• **Task prompt**
If a line in the data below includes the string "that", please return a copy of it.

• **Records to use**
Source: an optimization exercise on an open RTL-to-GDS flow (aim: small area). Production flows keep margins and buffers that such runs may drop.
Function was checked by simulation only, so behaviour that the tests miss may differ from the original.
Power is estimated from default activity; no workload was simulated. The flow treats the clock pin as an ideal source, which a real chip does not have.

==> inputs of 08-23 <==
==> flow/design.v (excerpt) <==
module sample_dsp(
	input         clk_20M,
	input         rst_n,
	input         WR,
	input         RD,
	input         CS0,
	input  [7:0]  DSP_Add,
	input  [15:0] DSP_Data_in,
	output [15:0] DSP_Data_out,
	output        DSP_Data_oe,
	input  [6:0]  chAn,
	input  [6:0]  chBn,
	input  [15:0] data_in,
	input         busy0,
	output [3:0]  LED,
	output        cs0_n,
	output        cs1_n,
	output        convst,
	output        enc_rst
);
clock: 5.0 ns
lec_check: 0
cap_margin: 20
core_margin: 2
core_utilization: 60
cts_buf_list: sky130_fd_sc_hd__clkbuf_16
cts_cluster_diameter: 100
cts_cluster_size: 28
slew_margin: 20
synth_hierarchical: 1
run.sh (not shown) runs the stock make flow with config.mk's settings and CLKGATE_MAP_FILE= SYNTH_SCRIPT=/design/flow/synth_recipe.tcl, a recipe that flattens the netlist after the stock synthesis.
==> 09-21 (differences from 08-23) <==
--- a/flow/design.v
+++ b/flow/design.v
@@ -11,48 +11,41 @@
 		else if (c80 == 7'd79)
 			c80 <= 7'd0;
 		else
 			c80 <= c80 + 7'd1;
 	end
 endmodule
-module Encoder(clk, rst_n, tick, latch, act, clr_g, go0, k15, v2, v3, chAn, chBn, snap);
+module Encoder(clk, rst_n, tick, latch, clr_gn, go0, k15n, v2n, v3n, chAn, chBn, snap);
 	input clk, rst_n;
 	input tick;      
 	input latch;     
-	input act;       
-	input clr_g;     
+	input clr_gn;    
 	input go0;       
-	input k15;       
-	input v2, v3;    
+	input k15n;      
+	input v2n, v3n;  
 	input chAn, chBn;    
 	output [15:0] snap;
 	reg [1:0] state_n, state_r1_n, state_r2_n;
 	reg [15:0] acc;
 	reg [15:0] snap;
 	reg t;
-	wire [1:0] state_pre  = ~state_n & ~state_r1_n & {2{v2}};
-	wire [1:0] state_last = ~state_r1_n & ~state_r2_n & {2{v3}};
-	reg inc, dec;
-	always @(*) begin
-		inc = 1'b0; dec = 1'b0;
-		case ({state_last, state_pre})
-			4'b0010, 4'b1011, 4'b1101, 4'b0100: dec = 1'b1;
-			4'b0001, 4'b0111, 4'b1110, 4'b1000: inc = 1'b1;
-			default: ;
-		endcase
-	end
-	wire q     = acc[0] & ~clr_g;
-	wire t_eff = t | ((inc | dec) & go0);
-	wire sbit  = q ^ t_eff;
+	wire mv, dec;
+	enc_step ust(.s_n(state_n), .r1_n(state_r1_n), .r2_n(state_r2_n), .v2n(v2n), .v3n(v3n),
+	             .mv(mv), .dec(dec));
+	wire q, t_eff, sbit, qd, t_nx;
+	enc_and2 uq(.a(acc[0]), .b(clr_gn), .y(q));
+	enc_a21o  ut(.a1(mv), .a2(go0), .b1(t), .y(t_eff));
+	enc_xor2  us(.a(q), .b(t_eff), .y(sbit));
+	enc_xnor2 uqd(.a(q), .b(dec), .y(qd));
+	enc_and3b utn(.a(t_eff), .b(k15n), .cn(qd), .y(t_nx));
 	always @(posedge clk or negedge rst_n)
 	begin
-		if (!rst_n) begin
+		if (!rst_n)
 			t <= 1'b0;
-		end else begin
-			t <= t_eff & (q ^ dec) & ~k15;
-		end
+		else
+			t <= t_nx;
 	end
 	always @(posedge clk)
 	begin
 		acc <= {sbit, acc[15:1]};
 		if (tick) begin
 			state_n <= {chBn, chAn};
@@ -60,12 +53,36 @@
 			state_r2_n <= state_r1_n;
 		end
 		if (latch)
 			snap <= {acc[12:0], acc[15:13]};
 	end
 endmodule
+module enc_step(input [1:0] s_n, r1_n, r2_n, input v2n, v3n, output mv, dec);
+	wire [1:0] pre_n  = s_n | r1_n | {2{v2n}};
+	wire [1:0] last_n = r1_n | r2_n | {2{v3n}};
+	wire dp, dl;
+	enc_xor2 x0(.a(pre_n[0]), .b(pre_n[1]), .y(dp));
+	enc_xor2 x1(.a(last_n[0]), .b(last_n[1]), .y(dl));
+	enc_xor2 x2(.a(dp), .b(dl), .y(mv));
+	enc_xor2 x3(.a(pre_n[1]), .b(last_n[0]), .y(dec));
+endmodule
+module enc_xor2(input a, b, output y);
+	assign y = a ^ b;
+endmodule
+module enc_xnor2(input a, b, output y);
+	assign y = ~(a ^ b);
+endmodule
+module enc_and2(input a, b, output y);
+	assign y = a & b;
+endmodule
+module enc_a21o(input a1, a2, b1, output y);
+	assign y = (a1 & a2) | b1;
+endmodule
+module enc_and3b(input a, b, cn, output y);
+	assign y = a & b & ~cn;
+endmodule
 module IncEncoderGroup(clk_encoder, rst_n, c80, tick, RD, chAn, chBn,
 								snaps, rot, snap_ok);
 input clk_encoder, rst_n;
 input [6:0] c80;
 input tick;
 input RD;
@@ -76,20 +93,20 @@
 output snap_ok;
 	reg clk_rd_r0, clk_rd_r1;
 	reg clr;
 	reg snap_ok;
 	reg rot;
 	reg [1:0] ntick;     
-	wire v2 = ntick[1];
-	wire v3 = &ntick;
+	wire v2n = ~ntick[1];
+	wire v3n = ~(&ntick);
 	wire outputflag = clk_rd_r0 & ~clk_rd_r1;
 	wire latch = tick & outputflag;
 	wire act   = ~c80[6] & ~c80[4];             
 	wire k0    = (c80[3:0] == 4'd0);
-	wire k15   = (c80[3:0] == 4'd15);
-	wire clr_g = act & clr;
+	wire k15n  = ~(c80[3:0] == 4'd15);
+	wire clr_gn = ~(act & clr);
 	wire go0   = act & k0 & ~outputflag;
 	always @(posedge clk_encoder or negedge rst_n)
 	begin
 		if (!rst_n) begin
 			clk_rd_r0 <= 1'b0;
 			clk_rd_r1 <= 1'b0;
@@ -109,14 +126,13 @@
 	always @(posedge clk_encoder)
 		if (latch)
 			rot <= c80[5];
 	genvar g;
 	generate
 		for (g = 0; g < 7; g = g + 1) begin : enc
-			Encoder encoder(.clk(clk_encoder), .rst_n(rst_n), .tick(tick), .latch(latch), .act(act),
-				.clr_g(clr_g), .go0(go0), .k15(k15), .v2(v2), .v3(v3),
+			Encoder encoder(.clk(clk_encoder), .rst_n(rst_n), .tick(tick), .latch(latch), .clr_gn(clr_gn), .go0(go0), .k15n(k15n), .v2n(v2n), .v3n(v3n),
 				.chAn(chAn[g]), .chBn(chBn[g]), .snap(snaps[16*g +: 16]));
 		end
 	endgenerate
 endmodule
 module AbsEncoder(clk, clk_rd, rst_n, c80, data_in, cs0_n, cs1_n, busy0, convst, enc_rst,
 						words, word_ok);
@@ -172,22 +188,32 @@
 			end else if (cv == 3'd5)
 				cv <= 3'd0;
 			else
 				cv <= cv + 3'd1;
 		end
 	end
+	wire [3:0] pa, pb;
 	genvar k;
 	generate
+		for (k = 0; k < 4; k = k + 1) begin : pd
+			assign pa[k] = data_cnt[0] & (data_cnt[2:1] == k);
+			assign pb[k] = (data_cnt[4:3] == k);
+		end
 		for (k = 0; k < 16; k = k + 1) begin : wd
+			wire en;
+			abs_and2 ue(.a(pa[k % 4]), .b(pb[k / 4]), .y(en));
 			always @(posedge clk)
-				if (data_cnt[0] && data_cnt[4:1] == k)
+				if (en)
 					words[16*k +: 16] <= data_in;
 			assign word_ok[k] = abs_all | (data_cnt[4:1] > k);
 		end
 	endgenerate
 endmodule
+module abs_and2(input a, b, output y);
+	assign y = a & b;
+endmodule
 module ParaBus(clk, rst_n, DSP_Add, DSP_Data_in, DSP_Data_out, DSP_Data_oe, WR, RD, CS0, LED,
 					IncEncoderRd, snaps, rot, inc_ok, words, word_ok);
 input clk, rst_n;
 input [7:0] DSP_Add;
 input WR, RD, CS0;
 input [15:0] DSP_Data_in;
@@ -197,13 +223,14 @@
 input [255:0] words;
 input [15:0] word_ok;
 output [15:0] DSP_Data_out;
 output DSP_Data_oe;
 output [3:0] LED;
 output IncEncoderRd;
-reg [15:0] DSP_Data_reg;
+reg [15:0] DSP_Data_reg;    
+reg dvalid;
 reg Control0;
 reg [15:1] Control_hi;      
 reg ctrl_ok;
 reg [3:0] LED_reg;
 reg WR_r, RD_r, oe_reg;
 wire wr_en = WR & ~WR_r & ~CS0;
@@ -230,21 +257,29 @@
 	if (wr_en && DSP_Add == 8'h00)
 		Control_hi <= DSP_Data_in[15:1];
 wire [17:0] sel;
 wire [6:0] si;
 genvar k, i;
 generate
+	wire [3:0] lo, hi_abs;
+	wire [1:0] hi_inc;
+	for (k = 0; k < 4; k = k + 1) begin : pd
+		assign lo[k] = (DSP_Add[1:0] == k);
+		assign hi_abs[k] = rd_en & a_abs & (DSP_Add[3:2] == k);
+	end
+	assign hi_inc[0] = rd_en & a_inc & inc_ok & ~DSP_Add[2];
+	assign hi_inc[1] = rd_en & a_inc & inc_ok & DSP_Add[2];
 	for (k = 0; k < 16; k = k + 1) begin : sa
-		assign sel[k] = rd_en & a_abs & (DSP_Add[3:0] == k) & word_ok[k];
+		rd_and3 us(.a(hi_abs[k / 4]), .b(lo[k % 4]), .c(word_ok[k]), .y(sel[k]));
 	end
 	for (k = 0; k < 7; k = k + 1) begin : sinc
-		assign si[k] = rd_en & a_inc & (DSP_Add[2:0] == k) & inc_ok;
+		rd_and2 us(.a(hi_inc[k / 4]), .b(lo[k % 4]), .y(si[k]));
 	end
 endgenerate
 assign sel[16] = rd_en & a_ctrl & ctrl_ok;
-assign sel[17] = ~(rd_en & (a_ctrl | a_inc | a_abs));
+assign sel[17] = ~(rd_en & (a_ctrl | a_inc | a_abs)) & dvalid;
 wire [15:0] ctrl = {Control_hi, Control0};
 wire [15:0] m;       
 wire [15:0] d;
 generate
 	for (i = 0; i < 16; i = i + 1) begin : rb
 		wire [5:0] n;
@@ -259,26 +294,25 @@
 		rd_aoi222 ui0(.a1(si[0]), .b1(snaps[16*0 + i]), .a2(si[1]), .b2(snaps[16*1 + i]),
 		              .a3(si[2]), .b3(snaps[16*2 + i]), .y(mn0));
 		rd_aoi222 ui1(.a1(si[3]), .b1(snaps[16*3 + i]), .a2(si[4]), .b2(snaps[16*4 + i]),
 		              .a3(si[5]), .b3(snaps[16*5 + i]), .y(mn1));
 		rd_nand2 ui2(.a(si[6]), .b(snaps[16*6 + i]), .y(mn2));
 		rd_nand3 ui3(.a(mn0), .b(mn1), .c(mn2), .y(m[i]));
-		wire x0, x1;
-		rd_nand3 ux0(.a(n[0]), .b(n[1]), .c(n[2]), .y(x0));
-		rd_nand3 ux1(.a(n[3]), .b(n[4]), .c(n[5]), .y(x1));
 	end
 	for (i = 0; i < 16; i = i + 1) begin : rf
-		rd_fin uf(.x0(rb[i].x0), .x1(rb[i].x1), .ma(m[i]), .mb(m[(i + 8) % 16]), .rot(rot), .y(d[i]));
+		rd_fin uf(.n(rb[i].n), .ma(m[i]), .mb(m[(i + 8) % 16]), .rot(rot), .y(d[i]));
 	end
 endgenerate
+always @(posedge clk)
+	DSP_Data_reg <= d;
 always @(posedge clk or negedge rst_n)
 begin
 	if (!rst_n)
-		DSP_Data_reg <= 16'h0000;
+		dvalid <= 1'b0;
 	else
-		DSP_Data_reg <= d;
+		dvalid <= 1'b1;
 end
 always @(posedge clk or negedge rst_n)
 begin
 	if (!rst_n) begin
 		WR_r <= 1'b1;
 		RD_r <= 1'b1;
@@ -300,14 +334,20 @@
 module rd_nand2(input a, b, output y);
 	assign y = ~(a & b);
 endmodule
 module rd_nand3(input a, b, c, output y);
 	assign y = ~(a & b & c);
 endmodule
-module rd_fin(input x0, x1, ma, mb, rot, output y);
-	assign y = x0 | x1 | (rot ? mb : ma);
+module rd_fin(input [5:0] n, input ma, mb, rot, output y);
+	assign y = ~(&n) | (rot ? mb : ma);
+endmodule
+module rd_and3(input a, b, c, output y);
+	assign y = a & b & c;
+endmodule
+module rd_and2(input a, b, output y);
+	assign y = a & b;
 endmodule
 module sample_dsp(
 	input         clk_20M,
 	input         rst_n,
 	input         WR,
 	input         RD,
==> flow/flow/run.sh (new file) <==
#!/bin/bash
set -euo pipefail
export BUFFER_PORTS_ARGS="-buffer_cell sky130_fd_sc_hd__buf_1"
export CTS_ARGS="-sink_clustering_enable -repair_clock_nets -sink_clustering_size 30 -sink_clustering_max_diameter 100 -buf_list sky130_fd_sc_hd__clkbuf_16 -root_buf sky130_fd_sc_hd__clkbuf_8 -dont_use_dummy_load"
bash standard.sh > standard_flow.log 2>&1
==> flow/standard.sh (new file) <==
#!/bin/bash
# synth_recipe.tcl (not shown) runs the flow's synth.tcl, then flattens the netlist and writes it again
# the make line also repeats each setting of config.mk as NAME=value (left out here)
make -C /OpenROAD-flow-scripts/flow DESIGN_CONFIG=/design/flow/config.mk WORK_HOME=/design/flow/orfs CLKGATE_MAP_FILE= SYNTH_SCRIPT=/design/flow/synth_recipe.tcl "${@:-finish}"
- CTS_CLUSTER_SIZE: 28 -> 30
removed: flow/run.sh
==> 07-09 (differences from 08-23) <==
--- a/flow/design.v
+++ b/flow/design.v
@@ -11,48 +11,41 @@
 		else if (c80 == 7'd79)
 			c80 <= 7'd0;
 		else
 			c80 <= c80 + 7'd1;
 	end
 endmodule
-module Encoder(clk, rst_n, tick, latch, act, clr_g, go0, k15, v2, v3, chAn, chBn, snap);
+module Encoder(clk, rst_n, tick, latch, clr_gn, go0, k15n, v2n, v3n, chAn, chBn, snap);
 	input clk, rst_n;
 	input tick;      
 	input latch;     
-	input act;       
-	input clr_g;     
+	input clr_gn;    
 	input go0;       
-	input k15;       
-	input v2, v3;    
+	input k15n;      
+	input v2n, v3n;  
 	input chAn, chBn;    
 	output [15:0] snap;
 	reg [1:0] state_n, state_r1_n, state_r2_n;
 	reg [15:0] acc;
 	reg [15:0] snap;
 	reg t;
-	wire [1:0] state_pre  = ~state_n & ~state_r1_n & {2{v2}};
-	wire [1:0] state_last = ~state_r1_n & ~state_r2_n & {2{v3}};
-	reg inc, dec;
-	always @(*) begin
-		inc = 1'b0; dec = 1'b0;
-		case ({state_last, state_pre})
-			4'b0010, 4'b1011, 4'b1101, 4'b0100: dec = 1'b1;
-			4'b0001, 4'b0111, 4'b1110, 4'b1000: inc = 1'b1;
-			default: ;
-		endcase
-	end
-	wire q     = acc[0] & ~clr_g;
-	wire t_eff = t | ((inc | dec) & go0);
-	wire sbit  = q ^ t_eff;
+	wire mv, dec;
+	enc_step ust(.s_n(state_n), .r1_n(state_r1_n), .r2_n(state_r2_n), .v2n(v2n), .v3n(v3n),
+	             .mv(mv), .dec(dec));
+	wire q, t_eff, sbit, qd, t_nx;
+	enc_and2 uq(.a(acc[0]), .b(clr_gn), .y(q));
+	enc_a21o  ut(.a1(mv), .a2(go0), .b1(t), .y(t_eff));
+	enc_xor2  us(.a(q), .b(t_eff), .y(sbit));
+	enc_xnor2 uqd(.a(q), .b(dec), .y(qd));
+	enc_and3b utn(.a(t_eff), .b(k15n), .cn(qd), .y(t_nx));
 	always @(posedge clk or negedge rst_n)
 	begin
-		if (!rst_n) begin
+		if (!rst_n)
 			t <= 1'b0;
-		end else begin
-			t <= t_eff & (q ^ dec) & ~k15;
-		end
+		else
+			t <= t_nx;
 	end
 	always @(posedge clk)
 	begin
 		acc <= {sbit, acc[15:1]};
 		if (tick) begin
 			state_n <= {chBn, chAn};
@@ -60,12 +53,33 @@
 			state_r2_n <= state_r1_n;
 		end
 		if (latch)
 			snap <= {acc[12:0], acc[15:13]};
 	end
 endmodule
+module enc_step(input [1:0] s_n, r1_n, r2_n, input v2n, v3n, output mv, dec);
+	wire [1:0] pre  = ~(s_n | r1_n | {2{v2n}});
+	wire [1:0] last = ~(r1_n | r2_n | {2{v3n}});
+	assign mv  = pre[0] ^ pre[1] ^ last[0] ^ last[1];
+	assign dec = pre[1] ^ last[0];
+endmodule
+module enc_xor2(input a, b, output y);
+	assign y = a ^ b;
+endmodule
+module enc_xnor2(input a, b, output y);
+	assign y = ~(a ^ b);
+endmodule
+module enc_and2(input a, b, output y);
+	assign y = a & b;
+endmodule
+module enc_a21o(input a1, a2, b1, output y);
+	assign y = (a1 & a2) | b1;
+endmodule
+module enc_and3b(input a, b, cn, output y);
+	assign y = a & b & ~cn;
+endmodule
 module IncEncoderGroup(clk_encoder, rst_n, c80, tick, RD, chAn, chBn,
 								snaps, rot, snap_ok);
 input clk_encoder, rst_n;
 input [6:0] c80;
 input tick;
 input RD;
@@ -76,20 +90,20 @@
 output snap_ok;
 	reg clk_rd_r0, clk_rd_r1;
 	reg clr;
 	reg snap_ok;
 	reg rot;
 	reg [1:0] ntick;     
-	wire v2 = ntick[1];
-	wire v3 = &ntick;
+	wire v2n = ~ntick[1];
+	wire v3n = ~(&ntick);
 	wire outputflag = clk_rd_r0 & ~clk_rd_r1;
 	wire latch = tick & outputflag;
 	wire act   = ~c80[6] & ~c80[4];             
 	wire k0    = (c80[3:0] == 4'd0);
-	wire k15   = (c80[3:0] == 4'd15);
-	wire clr_g = act & clr;
+	wire k15n  = ~(c80[3:0] == 4'd15);
+	wire clr_gn = ~(act & clr);
 	wire go0   = act & k0 & ~outputflag;
 	always @(posedge clk_encoder or negedge rst_n)
 	begin
 		if (!rst_n) begin
 			clk_rd_r0 <= 1'b0;
 			clk_rd_r1 <= 1'b0;
@@ -109,14 +123,13 @@
 	always @(posedge clk_encoder)
 		if (latch)
 			rot <= c80[5];
 	genvar g;
 	generate
 		for (g = 0; g < 7; g = g + 1) begin : enc
-			Encoder encoder(.clk(clk_encoder), .rst_n(rst_n), .tick(tick), .latch(latch), .act(act),
-				.clr_g(clr_g), .go0(go0), .k15(k15), .v2(v2), .v3(v3),
+			Encoder encoder(.clk(clk_encoder), .rst_n(rst_n), .tick(tick), .latch(latch), .clr_gn(clr_gn), .go0(go0), .k15n(k15n), .v2n(v2n), .v3n(v3n),
 				.chAn(chAn[g]), .chBn(chBn[g]), .snap(snaps[16*g +: 16]));
 		end
 	endgenerate
 endmodule
 module AbsEncoder(clk, clk_rd, rst_n, c80, data_in, cs0_n, cs1_n, busy0, convst, enc_rst,
 						words, word_ok);
@@ -197,13 +210,14 @@
 input [255:0] words;
 input [15:0] word_ok;
 output [15:0] DSP_Data_out;
 output DSP_Data_oe;
 output [3:0] LED;
 output IncEncoderRd;
-reg [15:0] DSP_Data_reg;
+reg [15:0] DSP_Data_reg;    
+reg dvalid;
 reg Control0;
 reg [15:1] Control_hi;      
 reg ctrl_ok;
 reg [3:0] LED_reg;
 reg WR_r, RD_r, oe_reg;
 wire wr_en = WR & ~WR_r & ~CS0;
@@ -238,13 +252,13 @@
 	end
 	for (k = 0; k < 7; k = k + 1) begin : sinc
 		assign si[k] = rd_en & a_inc & (DSP_Add[2:0] == k) & inc_ok;
 	end
 endgenerate
 assign sel[16] = rd_en & a_ctrl & ctrl_ok;
-assign sel[17] = ~(rd_en & (a_ctrl | a_inc | a_abs));
+assign sel[17] = ~(rd_en & (a_ctrl | a_inc | a_abs)) & dvalid;
 wire [15:0] ctrl = {Control_hi, Control0};
 wire [15:0] m;       
 wire [15:0] d;
 generate
 	for (i = 0; i < 16; i = i + 1) begin : rb
 		wire [5:0] n;
@@ -267,18 +281,20 @@
 		rd_nand3 ux1(.a(n[3]), .b(n[4]), .c(n[5]), .y(x1));
 	end
 	for (i = 0; i < 16; i = i + 1) begin : rf
 		rd_fin uf(.x0(rb[i].x0), .x1(rb[i].x1), .ma(m[i]), .mb(m[(i + 8) % 16]), .rot(rot), .y(d[i]));
 	end
 endgenerate
+always @(posedge clk)
+	DSP_Data_reg <= d;
 always @(posedge clk or negedge rst_n)
 begin
 	if (!rst_n)
-		DSP_Data_reg <= 16'h0000;
+		dvalid <= 1'b0;
 	else
-		DSP_Data_reg <= d;
+		dvalid <= 1'b1;
 end
 always @(posedge clk or negedge rst_n)
 begin
 	if (!rst_n) begin
 		WR_r <= 1'b1;
 		RD_r <= 1'b1;
==> flow/flow/run.sh (new file) <==
#!/bin/bash
set -euo pipefail
export BUFFER_PORTS_ARGS="-buffer_cell sky130_fd_sc_hd__buf_1"
bash standard.sh > standard_flow.log 2>&1
==> flow/standard.sh (new file) <==
#!/bin/bash
# synth_recipe.tcl (not shown) runs the flow's synth.tcl, then flattens the netlist and writes it again
# the make line also repeats each setting of config.mk as NAME=value (left out here)
make -C /OpenROAD-flow-scripts/flow DESIGN_CONFIG=/design/flow/config.mk WORK_HOME=/design/flow/orfs CLKGATE_MAP_FILE= SYNTH_SCRIPT=/design/flow/synth_recipe.tcl "${@:-finish}"
removed: flow/run.sh
==> summary of the runs <==
08-23 completed with no timing, DRC or antenna violations. 07-09 finished with timing, DRC and antenna clean. 09-21 ran to the end with no violations. In 07-09 the first-iteration DRC count is larger than in 08-23, by 17%. The highest combinational power belongs to 08-23, the lowest to 09-21. In sequential power, 09-21 and 08-23 hardly differ. Via count: 08-23 > 07-09 > 09-21. Register-to-register slack: 08-23 > 09-21 > 07-09.

## what the ideal ports hide
Ports are ideal in the flow. The routed layouts listed here were re-timed in OpenROAD.
Step 1, drivers: a clkbuf_16 drives clk_20M and a buf_2 each remaining input, both assumed.
Step 2 adds t to the input delays and takes it off the output delays; t is the mean of the earliest and latest rising clock arrival at the registers after step 1. Input paths then give back, and output paths get back, about the clock's delay inside the block.
Slacks: no drivers / after step 1 / after step 2; pairs: no drivers / after step 1.
run	shift t [ns]	setup WS [ns]	hold WS [ns]
08-23	0.607	1.642 / 1.651 / 1.044	0.340 / 0.329 / 0.340
09-21	0.686	1.680 / 1.708 / 1.022	0.352 / 0.352 / 0.352
07-09	0.623	1.760 / 1.786 / 1.171	0.347 / 0.347 / 0.347
After both steps every run listed still meets setup and hold. For 09-21, which loses most, drivers alone change the setup slack by +0.028 ns; drivers and shift together by -0.658 ns.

• **Final answer**
Source: an optimization exercise on an open RTL-to-GDS flow (aim: small area). Production flows keep margins and buffers that such runs may drop.
Function was checked by simulation only, so behaviour that the tests miss may differ from the original.
run.sh (not shown) runs the stock make flow with config.mk's settings and CLKGATE_MAP_FILE= SYNTH_SCRIPT=/design/flow/synth_recipe.tcl, a recipe that flattens the netlist after the stock synthesis.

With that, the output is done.